The cytokine interleukin‐6 (IL‐6) has multiple functions in the immune and hematopoietic systems. IL‐6 is related to ciliary neurotrophic factor (CNTF), a trophic factor for motoneurons, sensory dorsal root ganglion (DRG) neurons, and other neuronal subpopulations. Both act via related receptor complexes, consisting of one ligand‐specific α‐receptor subunit (IL‐6R and CNTFR, respectively) and two signal‐transducing receptor components. Even though IL‐6 is expressed by neurons and glia, the functions of IL‐6 in the nervous system are poorly understood.
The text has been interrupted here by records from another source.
What follows belongs to an exercise in optimizing a design on an open flow for small area, a short achievable clock period and few clock cycles per item; a production flow would make more cautious choices.
No run shown here included a check of the RTL's function; only the layout flow was run.

### design/flow/design.v
package fc_layer_pkg;
   localparam int DATA_W = 16;
   localparam int N_INPUTS = 8;
   localparam int N_LANES = 16;
   typedef logic signed [DATA_W-1:0] data_t;
   localparam data_t DATA_MAX = data_t'(2 ** (DATA_W - 1) - 1);
   localparam data_t DATA_MIN = data_t'(-(2 ** (DATA_W - 1)));
   typedef enum logic [2:0] {
      st_load,
      st_settle,
      st_compute,
      st_output,
      st_clear
   } seq_state_t;
endpackage
`timescale 1ns/1ps
module fc_weight_rom #(
   parameter int pos = 0
) (
   input  logic [3:0]         l,
   output logic signed [7:0]  w8,
   output logic signed [15:0] w15,
   output logic [14:0]        tp,
   output logic [14:0]        tn,
   output logic               wneg
);
   localparam [1023:0] T_W8 = {
      {16'h4317, 16'h3879, 16'h4db2, 16'h5dd9, 16'h336c, 16'h3ea5, 16'h46bf, 16'h6529},
      {16'h762a, 16'h25b6, 16'h065b, 16'h0f35, 16'h2ab6, 16'h3d49, 16'h0934, 16'h28a3},
      {16'h3dee, 16'h6fe6, 16'h187a, 16'h611e, 16'h7ebe, 16'h7b5a, 16'h1a00, 16'h604f},
      {16'h7658, 16'h389d, 16'h46a8, 16'h4a61, 16'h5fb3, 16'h3b97, 16'h08d0, 16'h7ce3},
      {16'h6329, 16'h5b88, 16'h29b1, 16'h2464, 16'h7eaf, 16'h24c6, 16'h31d9, 16'h7939},
      {16'h739e, 16'h5326, 16'h6ea1, 16'h1324, 16'h516d, 16'h2c3c, 16'h02fc, 16'h69d6},
      {16'h202c, 16'h7716, 16'h70ee, 16'h7be2, 16'h107d, 16'h2a10, 16'h2ce0, 16'h7c35},
      {16'h7107, 16'h0859, 16'h5827, 16'h1945, 16'h1ea1, 16'h13be, 16'h3a95, 16'h1341}
   };
   localparam [1919:0] T_TP = {
      {16'h0000, 16'h0000, 16'h0000, 16'h0010, 16'h0000, 16'h0481, 16'h7b7f, 16'h6100, 16'h15ca, 16'h7078, 16'h8ec7, 16'h6b8f, 16'h93f7, 16'h0ea5, 16'h6725},
      {16'h0000, 16'h0000, 16'h0000, 16'h0400, 16'h0802, 16'h2461, 16'h53fe, 16'h26c2, 16'h03ad, 16'h0d2d, 16'h0122, 16'h1555, 16'h837c, 16'ha641, 16'h8b20},
      {16'h0001, 16'h0003, 16'h0001, 16'h0003, 16'h0861, 16'h2d97, 16'h7a2d, 16'h334b, 16'h45ad, 16'h635b, 16'h0861, 16'h3dcf, 16'h1a61, 16'h9013, 16'h14e9},
      {16'h0000, 16'h0000, 16'h0000, 16'h0102, 16'h0008, 16'h3130, 16'h4ec7, 16'h5316, 16'h4e07, 16'h27e5, 16'h0c22, 16'h6d72, 16'h40f0, 16'h31b0, 16'he294},
      {16'h0000, 16'h0000, 16'h0000, 16'h0002, 16'h0544, 16'h421a, 16'h38f1, 16'h3477, 16'h6368, 16'h399a, 16'h7c44, 16'h2bba, 16'h1020, 16'h440e, 16'hc3e1},
      {16'h0000, 16'h0000, 16'h0000, 16'h0240, 16'h4000, 16'h1d47, 16'h7ffd, 16'h4444, 16'h2984, 16'h3ac5, 16'h5809, 16'h251a, 16'h0e38, 16'h1459, 16'h9809},
      {16'h0000, 16'h0000, 16'h0000, 16'h2001, 16'h2805, 16'h20c1, 16'h5f3e, 16'h0fb4, 16'h0428, 16'h645b, 16'h296d, 16'h35b1, 16'h92ca, 16'h92a0, 16'h4590},
      {16'h0000, 16'h0000, 16'h0001, 16'h0681, 16'h0400, 16'h0420, 16'h7ddf, 16'h167d, 16'h543a, 16'h15ae, 16'h5555, 16'h9e25, 16'h6cd2, 16'h0504, 16'h4409}
   };
   localparam [1919:0] T_TN = {
      {16'h0000, 16'h0000, 16'h0000, 16'h0010, 16'h0000, 16'h0481, 16'h7b7f, 16'h6100, 16'h15ca, 16'h7078, 16'h8ec7, 16'h6b87, 16'h03ad, 16'h967f, 16'h98da},
      {16'h0000, 16'h0000, 16'h0000, 16'h0400, 16'h0802, 16'h2461, 16'h13fe, 16'h66c2, 16'h432d, 16'h4dad, 16'h41a0, 16'h45d7, 16'hd3e2, 16'hd29e, 16'h34df},
      {16'h0001, 16'h0003, 16'h0001, 16'h0003, 16'h0861, 16'h2d97, 16'h7a2d, 16'h334b, 16'h45ad, 16'h235b, 16'h4861, 16'h5ccb, 16'h7165, 16'h7b05, 16'heb17},
      {16'h0000, 16'h0000, 16'h0000, 16'h0102, 16'h0000, 16'h3138, 16'h4ecf, 16'h531e, 16'h4e0f, 16'h27ec, 16'h0c2b, 16'h6179, 16'h4cbb, 16'h2cdb, 16'h1d63},
      {16'h0000, 16'h0000, 16'h0000, 16'h0002, 16'h0544, 16'h421a, 16'h38f1, 16'h3477, 16'h6368, 16'h399a, 16'h7c44, 16'h03aa, 16'h2830, 16'h7810, 16'h3c1e},
      {16'h0000, 16'h0000, 16'h0000, 16'h0240, 16'h4000, 16'h1d47, 16'h7ffd, 16'h4444, 16'h2984, 16'h3a41, 16'h188d, 16'h449c, 16'h6d9e, 16'h73af, 16'h67f6},
      {16'h0000, 16'h0000, 16'h0000, 16'h2001, 16'h2805, 16'h20c1, 16'h5f3e, 16'h0fb4, 16'h0428, 16'h645b, 16'h2169, 16'h1db4, 16'hba85, 16'h28cf, 16'hba6f},
      {16'h0000, 16'h0000, 16'h0001, 16'h0681, 16'h0400, 16'h0420, 16'h7ddf, 16'h167d, 16'h543a, 16'h15ae, 16'h5555, 16'h0c05, 16'hd620, 16'hbef2, 16'hbff6}
   };
   localparam [127:0] T_WNEG = {
      {16'h4317},
      {16'hf62a},
      {16'hbdee},
      {16'hf658},
      {16'he329},
      {16'h739e},
      {16'ha02c},
      {16'hf107}
   };
   localparam [127:0] T_W15 = {
      16'h0653, 16'hee49, 16'hc5bc, 16'hbe14, 16'h9e54, 16'h541c, 16'heda5, 16'hf175
   };
   always_comb begin
      for (int b = 0; b < 8; b++)  w8[b] = T_W8[(pos*8 + b)*16 + l];
      for (int b = 0; b < 15; b++) tp[b] = T_TP[(pos*15 + b)*16 + l];
      for (int b = 0; b < 15; b++) tn[b] = T_TN[(pos*15 + b)*16 + l];
      wneg = T_WNEG[pos*16 + l];
      w15  = T_W15[pos*16 +: 16];
   end
endmodule
`timescale 1ns/1ps
module fc_mac_lane #(
   parameter int pos  = 0,
   parameter bit relu = 1'b0
) (
   input  logic [15:0] x,
   input  logic [3:0]  l,
   input  logic [15:0] s,
   output logic [15:0] s_out
);
   logic signed [7:0]  w8;
   logic signed [15:0] w15;
   logic [14:0]        tp, tn, mag;
   logic               wneg, is15, ovf, pos_sat;
   logic [15:0]        a;
   logic [7:0]         b;
   logic [3:0]         one, two, neg;
   logic [3:0][16:0]   row;
   logic [16:0]        u, v, tsum;
   logic [15:0]        sat_sum, dec, sat_ovf, res;
   logic t1, t2, t3, t4, t5, t6, t7, t8, t9, t10, t11, t12, t13, t14, t15, t16, t17, t18, t19, t20, t21, t22, t23, t24, t25, t26, t27, t28, t29, t30, t31, t32, t33, t34, t35, t36, t37, t38, t39, t40, t41, t42, t43, t44, t45, t46, t47, t48, t49, t50, t51, t52, t53, t54, t55, t56, t57, t58, t59, t60, t61, t62, t63, t64, t65, t66, t67, t68, t69, t70, t71, t72, t73, t74, t75, t76, t77, t78, t79, t80, t81, t82, t83, t84, t85, t86, t87, t88, t89, t90, t91, t92, t93, t94, t95, t96, t97, t98, t99, t100, t101, t102, t103, t104, t105, t106, t107, t108, t109, t110, t111, t112;
   fc_weight_rom #(.pos(pos)) u_rom (.l, .w8, .w15, .tp, .tn, .wneg);
   assign is15 = (l == 4'd15);
   assign a    = is15 ? w15 : x;
   assign b    = is15 ? x[7:0] : w8;
   always_comb begin
      for (int r = 0; r < 4; r++) begin
         logic bl, bm, bh;
         bl = (r == 0) ? 1'b0 : b[2*r-1];
         bm = b[2*r];
         bh = b[2*r+1];
         one[r] = bm ^ bl;
         two[r] = (bh & ~bm & ~bl) | (~bh & bm & bl);
         neg[r] = bh & ~(bm & bl);
         for (int i = 0; i < 17; i++) begin
            logic ai, am;
            ai = (i == 16) ? a[15] : a[i];
            am = (i == 0) ? 1'b0 : a[i-1];
            row[r][i] = ((one[r] & ai) | (two[r] & am)) ^ neg[r];
         end
      end
   end
   assign t1 = row[0][4] ^ row[1][2];
   assign t2 = row[0][4] & row[1][2];
   assign t3 = row[0][5] ^ row[1][3];
   assign t4 = row[0][5] & row[1][3];
   assign t5 = row[0][6] ^ row[1][4] ^ row[2][2];
   assign t6 = (row[0][6] & row[1][4]) | (row[0][6] & row[2][2]) | (row[1][4] & row[2][2]);
   assign t7 = row[3][0] ^ neg[3];
   assign t8 = row[3][0] & neg[3];
   assign t9 = row[0][7] ^ row[1][5] ^ row[2][3];
   assign t10 = (row[0][7] & row[1][5]) | (row[0][7] & row[2][3]) | (row[1][5] & row[2][3]);
   assign t11 = row[3][1] ^ s[7];
   assign t12 = row[3][1] & s[7];
   assign t13 = row[0][8] ^ row[1][6] ^ row[2][4];
   assign t14 = (row[0][8] & row[1][6]) | (row[0][8] & row[2][4]) | (row[1][6] & row[2][4]);
   assign t15 = row[3][2] ^ s[8];
   assign t16 = row[3][2] & s[8];
   assign t17 = row[0][9] ^ row[1][7] ^ row[2][5];
   assign t18 = (row[0][9] & row[1][7]) | (row[0][9] & row[2][5]) | (row[1][7] & row[2][5]);
   assign t19 = row[3][3] ^ s[9];
   assign t20 = row[3][3] & s[9];
   assign t21 = row[0][10] ^ row[1][8] ^ row[2][6];
   assign t22 = (row[0][10] & row[1][8]) | (row[0][10] & row[2][6]) | (row[1][8] & row[2][6]);
   assign t23 = row[3][4] ^ s[10];
   assign t24 = row[3][4] & s[10];
   assign t25 = row[0][11] ^ row[1][9] ^ row[2][7];
   assign t26 = (row[0][11] & row[1][9]) | (row[0][11] & row[2][7]) | (row[1][9] & row[2][7]);
   assign t27 = row[3][5] ^ s[11];
   assign t28 = row[3][5] & s[11];
   assign t29 = row[0][12] ^ row[1][10] ^ row[2][8];
   assign t30 = (row[0][12] & row[1][10]) | (row[0][12] & row[2][8]) | (row[1][10] & row[2][8]);
   assign t31 = row[3][6] ^ s[12];
   assign t32 = row[3][6] & s[12];
   assign t33 = row[0][13] ^ row[1][11] ^ row[2][9];
   assign t34 = (row[0][13] & row[1][11]) | (row[0][13] & row[2][9]) | (row[1][11] & row[2][9]);
   assign t35 = row[3][7] ^ s[13];
   assign t36 = row[3][7] & s[13];
   assign t37 = row[0][14] ^ row[1][12] ^ row[2][10];
   assign t38 = (row[0][14] & row[1][12]) | (row[0][14] & row[2][10]) | (row[1][12] & row[2][10]);
   assign t39 = row[3][8] ^ s[14];
   assign t40 = row[3][8] & s[14];
   assign t41 = row[0][15] ^ row[1][13] ^ row[2][11];
   assign t42 = (row[0][15] & row[1][13]) | (row[0][15] & row[2][11]) | (row[1][13] & row[2][11]);
   assign t43 = row[3][9] ^ s[15];
   assign t44 = row[3][9] & s[15];
   assign t45 = row[0][16] ^ row[1][14] ^ row[2][12];
   assign t46 = (row[0][16] & row[1][14]) | (row[0][16] & row[2][12]) | (row[1][14] & row[2][12]);
   assign t47 = row[3][10] ^ s[15];
   assign t48 = row[3][10] & s[15];
   assign t49 = row[0][2] ^ row[1][0];
   assign t50 = row[0][2] & row[1][0];
   assign t51 = row[0][3] ^ row[1][1];
   assign t52 = row[0][3] & row[1][1];
   assign t53 = t1 ^ row[2][0] ^ neg[2];
   assign t54 = (t1 & row[2][0]) | (t1 & neg[2]) | (row[2][0] & neg[2]);
   assign t55 = t2 ^ t3 ^ row[2][1];
   assign t56 = (t2 & t3) | (t2 & row[2][1]) | (t3 & row[2][1]);
   assign t57 = t4 ^ t5 ^ t7;
   assign t58 = (t4 & t5) | (t4 & t7) | (t5 & t7);
   assign t59 = t6 ^ t8 ^ t9;
   assign t60 = (t6 & t8) | (t6 & t9) | (t8 & t9);
   assign t61 = t10 ^ t12 ^ t13;
   assign t62 = (t10 & t12) | (t10 & t13) | (t12 & t13);
   assign t63 = t14 ^ t16 ^ t17;
   assign t64 = (t14 & t16) | (t14 & t17) | (t16 & t17);
   assign t65 = t18 ^ t20 ^ t21;
   assign t66 = (t18 & t20) | (t18 & t21) | (t20 & t21);
   assign t67 = t22 ^ t24 ^ t25;
   assign t68 = (t22 & t24) | (t22 & t25) | (t24 & t25);
   assign t69 = t26 ^ t28 ^ t29;
   assign t70 = (t26 & t28) | (t26 & t29) | (t28 & t29);
   assign t71 = t30 ^ t32 ^ t33;
   assign t72 = (t30 & t32) | (t30 & t33) | (t32 & t33);
   assign t73 = t34 ^ t36 ^ t37;
   assign t74 = (t34 & t36) | (t34 & t37) | (t36 & t37);
   assign t75 = t38 ^ t40 ^ t41;
   assign t76 = (t38 & t40) | (t38 & t41) | (t40 & t41);
   assign t77 = t42 ^ t44 ^ t45;
   assign t78 = (t42 & t44) | (t42 & t45) | (t44 & t45);
   assign t79 = row[0][0] ^ neg[0];
   assign t80 = row[0][0] & neg[0];
   assign t81 = row[0][1] ^ s[1];
   assign t82 = row[0][1] & s[1];
   assign t83 = t49 ^ neg[1] ^ s[2];
   assign t84 = (t49 & neg[1]) | (t49 & s[2]) | (neg[1] & s[2]);
   assign t85 = t50 ^ t51 ^ s[3];
   assign t86 = (t50 & t51) | (t50 & s[3]) | (t51 & s[3]);
   assign t87 = t52 ^ t53 ^ s[4];
   assign t88 = (t52 & t53) | (t52 & s[4]) | (t53 & s[4]);
   assign t89 = t54 ^ t55 ^ s[5];
   assign t90 = (t54 & t55) | (t54 & s[5]) | (t55 & s[5]);
   assign t91 = t56 ^ t57 ^ s[6];
   assign t92 = (t56 & t57) | (t56 & s[6]) | (t57 & s[6]);
   assign t93 = t58 ^ t59 ^ t11;
   assign t94 = (t58 & t59) | (t58 & t11) | (t59 & t11);
   assign t95 = t60 ^ t61 ^ t15;
   assign t96 = (t60 & t61) | (t60 & t15) | (t61 & t15);
   assign t97 = t62 ^ t63 ^ t19;
   assign t98 = (t62 & t63) | (t62 & t19) | (t63 & t19);
   assign t99 = t64 ^ t65 ^ t23;
   assign t100 = (t64 & t65) | (t64 & t23) | (t65 & t23);
   assign t101 = t66 ^ t67 ^ t27;
   assign t102 = (t66 & t67) | (t66 & t27) | (t67 & t27);
   assign t103 = t68 ^ t69 ^ t31;
   assign t104 = (t68 & t69) | (t68 & t31) | (t69 & t31);
   assign t105 = t70 ^ t71 ^ t35;
   assign t106 = (t70 & t71) | (t70 & t35) | (t71 & t35);
   assign t107 = t72 ^ t73 ^ t39;
   assign t108 = (t72 & t73) | (t72 & t39) | (t73 & t39);
   assign t109 = t74 ^ t75 ^ t43;
   assign t110 = (t74 & t75) | (t74 & t43) | (t75 & t43);
   assign t111 = t76 ^ t77 ^ t47;
   assign t112 = (t76 & t77) | (t76 & t47) | (t77 & t47);
   assign u[0] = t79;
   assign v[0] = s[0];
   assign u[1] = t80;
   assign v[1] = t81;
   assign u[2] = t82;
   assign v[2] = t83;
   assign u[3] = t84;
   assign v[3] = t85;
   assign u[4] = t86;
   assign v[4] = t87;
   assign u[5] = t88;
   assign v[5] = t89;
   assign u[6] = t90;
   assign v[6] = t91;
   assign u[7] = t92;
   assign v[7] = t93;
   assign u[8] = t94;
   assign v[8] = t95;
   assign u[9] = t96;
   assign v[9] = t97;
   assign u[10] = t98;
   assign v[10] = t99;
   assign u[11] = t100;
   assign v[11] = t101;
   assign u[12] = t102;
   assign v[12] = t103;
   assign u[13] = t104;
   assign v[13] = t105;
   assign u[14] = t106;
   assign v[14] = t107;
   assign u[15] = t108;
   assign v[15] = t109;
   assign u[16] = t110;
   assign v[16] = t111;
   assign mag     = x[15] ? ~x[14:0] : x[14:0];
   assign ovf     = x[15] ? (mag > tn) : (mag > tp);
   assign pos_sat = x[15] ^ ~wneg;
   always_comb begin
      tsum = u + v;
      if (tsum[16] == tsum[15]) sat_sum = tsum[15:0];
      else sat_sum = tsum[16] ? 16'h8000 : 16'h7fff;
      dec = s - 16'd1;
      if (pos_sat) sat_ovf = s[15] ? {~dec[15], dec[14:0]} : 16'h7fff;
      else         sat_ovf = s[15] ? 16'h8000 : {1'b1, s[14:0]};
      res = ovf ? sat_ovf : sat_sum;
      if (relu && res[15]) s_out = '0;
      else s_out = res;
   end
endmodule
`timescale 1ns/1ps
module fc_layer_top #(
   parameter int n_inputs = fc_layer_pkg::N_INPUTS,
   parameter int n_lanes  = fc_layer_pkg::N_LANES,
   parameter int data_w   = fc_layer_pkg::DATA_W,
   parameter bit relu_en  = 1'b1
) (
   input  logic                clk,
   input  logic                reset,
   input  logic                input_valid,
   output logic                input_ready,
   input  fc_layer_pkg::data_t input_data,
   output logic                output_valid,
   input  logic                output_ready,
   output fc_layer_pkg::data_t output_data
);
   logic [7:0][15:0] xs;         
   logic [7:0]       slot_par;   
   logic [7:0]       free;       
   logic [7:0]       rd15;       
   logic [7:0]       writable;
   logic [2:0]       wcnt;       
   logic             wpar;       
   logic             h_valid;    
   logic [15:0]      h_data;
   logic             wr_go;
   logic [15:0]      wr_data;
   logic [3:0]       l_inj;      
   logic             p_inj;      
   logic             fire_inj;
   logic [7:1]       bv;
   logic [7:1][3:0]  btag;
   logic [7:1]       bpar;
   logic [7:1][15:0] bs;
   logic [7:1]       wt;         
   logic [7:1]       blk;        
   logic [7:1]       fire;
   logic             out_stall;
   logic [7:0][15:0] s_new;      
   assign input_ready = ~h_valid;
   assign out_stall   = output_valid & ~output_ready;
   always_comb begin
      for (int j = 1; j < 8; j++) wt[j] = bv[j] & (bpar[j] ^ slot_par[j]);
      blk[7] = out_stall;
      for (int j = 6; j >= 1; j--) blk[j] = blk[j+1] | wt[j+1];
      for (int j = 1; j < 8; j++) fire[j] = bv[j] & ~wt[j] & ~blk[j];
      fire_inj = ~(slot_par[0] ^ p_inj) & ~(blk[1] | wt[1]);
      rd15[0] = fire_inj & (l_inj == 4'd15);
      for (int k = 1; k < 8; k++) rd15[k] = fire[k] & (btag[k] == 4'd15);
      writable = free | rd15;
      wr_data = h_valid ? h_data : input_data;
      wr_go   = (h_valid | input_valid) & writable[wcnt];
   end
   fc_mac_lane #(.pos(0)) u_mac0 (.x(xs[0]), .l(l_inj), .s(16'd0), .s_out(s_new[0]));
   for (genvar j = 1; j < 8; j++) begin : g_mac
      fc_mac_lane #(.pos(j), .relu(j == 7 && relu_en)) u_mac (
         .x(xs[j]), .l(btag[j]), .s(bs[j]), .s_out(s_new[j])
      );
   end
   always_ff @(posedge clk) begin
      if (reset) begin
         wcnt     <= '0;
         wpar     <= 1'b0;
         h_valid  <= 1'b0;
         slot_par <= '1;
         free     <= '1;
         l_inj    <= '0;
         p_inj    <= 1'b0;
         bv       <= '0;
      end else begin
         if (wr_go) begin
            slot_par[wcnt] <= wpar;
            wcnt <= wcnt + 1'b1;
            if (wcnt == 3'd7) wpar <= ~wpar;
         end
         h_valid <= h_valid ? ~writable[wcnt] : (input_valid & ~writable[wcnt]);
         for (int k = 0; k < 8; k++) begin
            if (wr_go && wcnt == 3'(k)) free[k] <= 1'b0;
            else if (rd15[k]) free[k] <= 1'b1;
         end
         if (fire_inj) begin
            l_inj <= l_inj + 1'b1;
            if (l_inj == 4'd15) p_inj <= ~p_inj;
         end
         bv[1] <= fire_inj | (bv[1] & ~fire[1]);
         for (int j = 2; j < 8; j++) bv[j] <= fire[j-1] | (bv[j] & ~fire[j]);
      end
   end
   always_ff @(posedge clk) begin
      if (~h_valid) h_data <= input_data;
      for (int k = 0; k < 8; k++) begin
         if (wr_go && wcnt == 3'(k)) xs[k] <= wr_data;
      end
      if (fire_inj) begin
         btag[1] <= l_inj;
         bpar[1] <= p_inj;
         bs[1]   <= s_new[0];
      end
      for (int j = 2; j < 8; j++) begin
         if (fire[j-1]) begin
            btag[j] <= btag[j-1];
            bpar[j] <= bpar[j-1];
            bs[j]   <= s_new[j-1];
         end
      end
   end
   logic [15:0] od;
   logic        ov;
   always_ff @(posedge clk) begin
      if (reset) ov <= 1'b0;
      else       ov <= fire[7] | (ov & ~output_ready);
      if (fire[7]) od <= s_new[7];
   end
   assign output_valid = ov;
   assign output_data  = od;
endmodule
### design/flow/constraint.sdc
create_clock -name core_clock -period 12.0 [get_ports {clk}]
set_input_delay 2.4000 -clock core_clock [delete_from_list [all_inputs] [get_ports {clk}]]
set_output_delay 2.4000 -clock core_clock [all_outputs]
set_load 0.01 [all_outputs]
### design/flow/run.sh
#!/bin/bash
# synth_recipe.tcl (not shown) runs the flow's synth.tcl, then flattens the netlist and writes it again
# the make line also repeats each setting of config.mk as NAME=value (left out here)
make -C /OpenROAD-flow-scripts/flow DESIGN_CONFIG=/design/flow/config.mk WORK_HOME=/design/flow/orfs CLKGATE_MAP_FILE= SYNTH_SCRIPT=/design/flow/synth_recipe.tcl finish
### design/flow/config.mk
export PLATFORM = sky130hd
export DESIGN_NAME = fc_layer_top
export DESIGN_NICKNAME = fc_layer_top
export VERILOG_FILES = /design/flow/design.v
export SDC_FILE = /design/flow/constraint.sdc
export NUM_CORES = 4
export LEC_CHECK = 0
export CAP_MARGIN = 20
export CORE_MARGIN = 2
export CORE_UTILIZATION = 40
export PLACE_DENSITY = 0.6
export SLEW_MARGIN = 20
Here, we report that exogenous human IL‐6 promotes the survival of dissociated newborn rat DRG neurons in vitro if supplemented with soluble human IL‐6‐α‐receptor. The dosages of human IL‐6 and soluble human IL‐6R necessary to achieve neurotrophic effects could be reduced markedly by linking ligand and α‐receptor component in a designer cytokine. Furthermore, we show that newborn rat DRG neurons express and secrete bioactive IL‐6. Endogenously secreted IL‐6 does not enhance survival of these neurons in vitro, suggesting that DRG neurons do not sufficiently express cell surface IL‐6R. Exogenously added soluble rat IL‐6R rendered DRG neurons responsive to secreted IL‐6. Our results indicate an autocrine function of IL‐6 in DRG neuron survival which depends on membrane‐bound or soluble IL‐6R as a neurotrophic cofactor. J. Neurosci. Res. 55:411–422, 1999.  © 1999 Wiley‐Liss, Inc.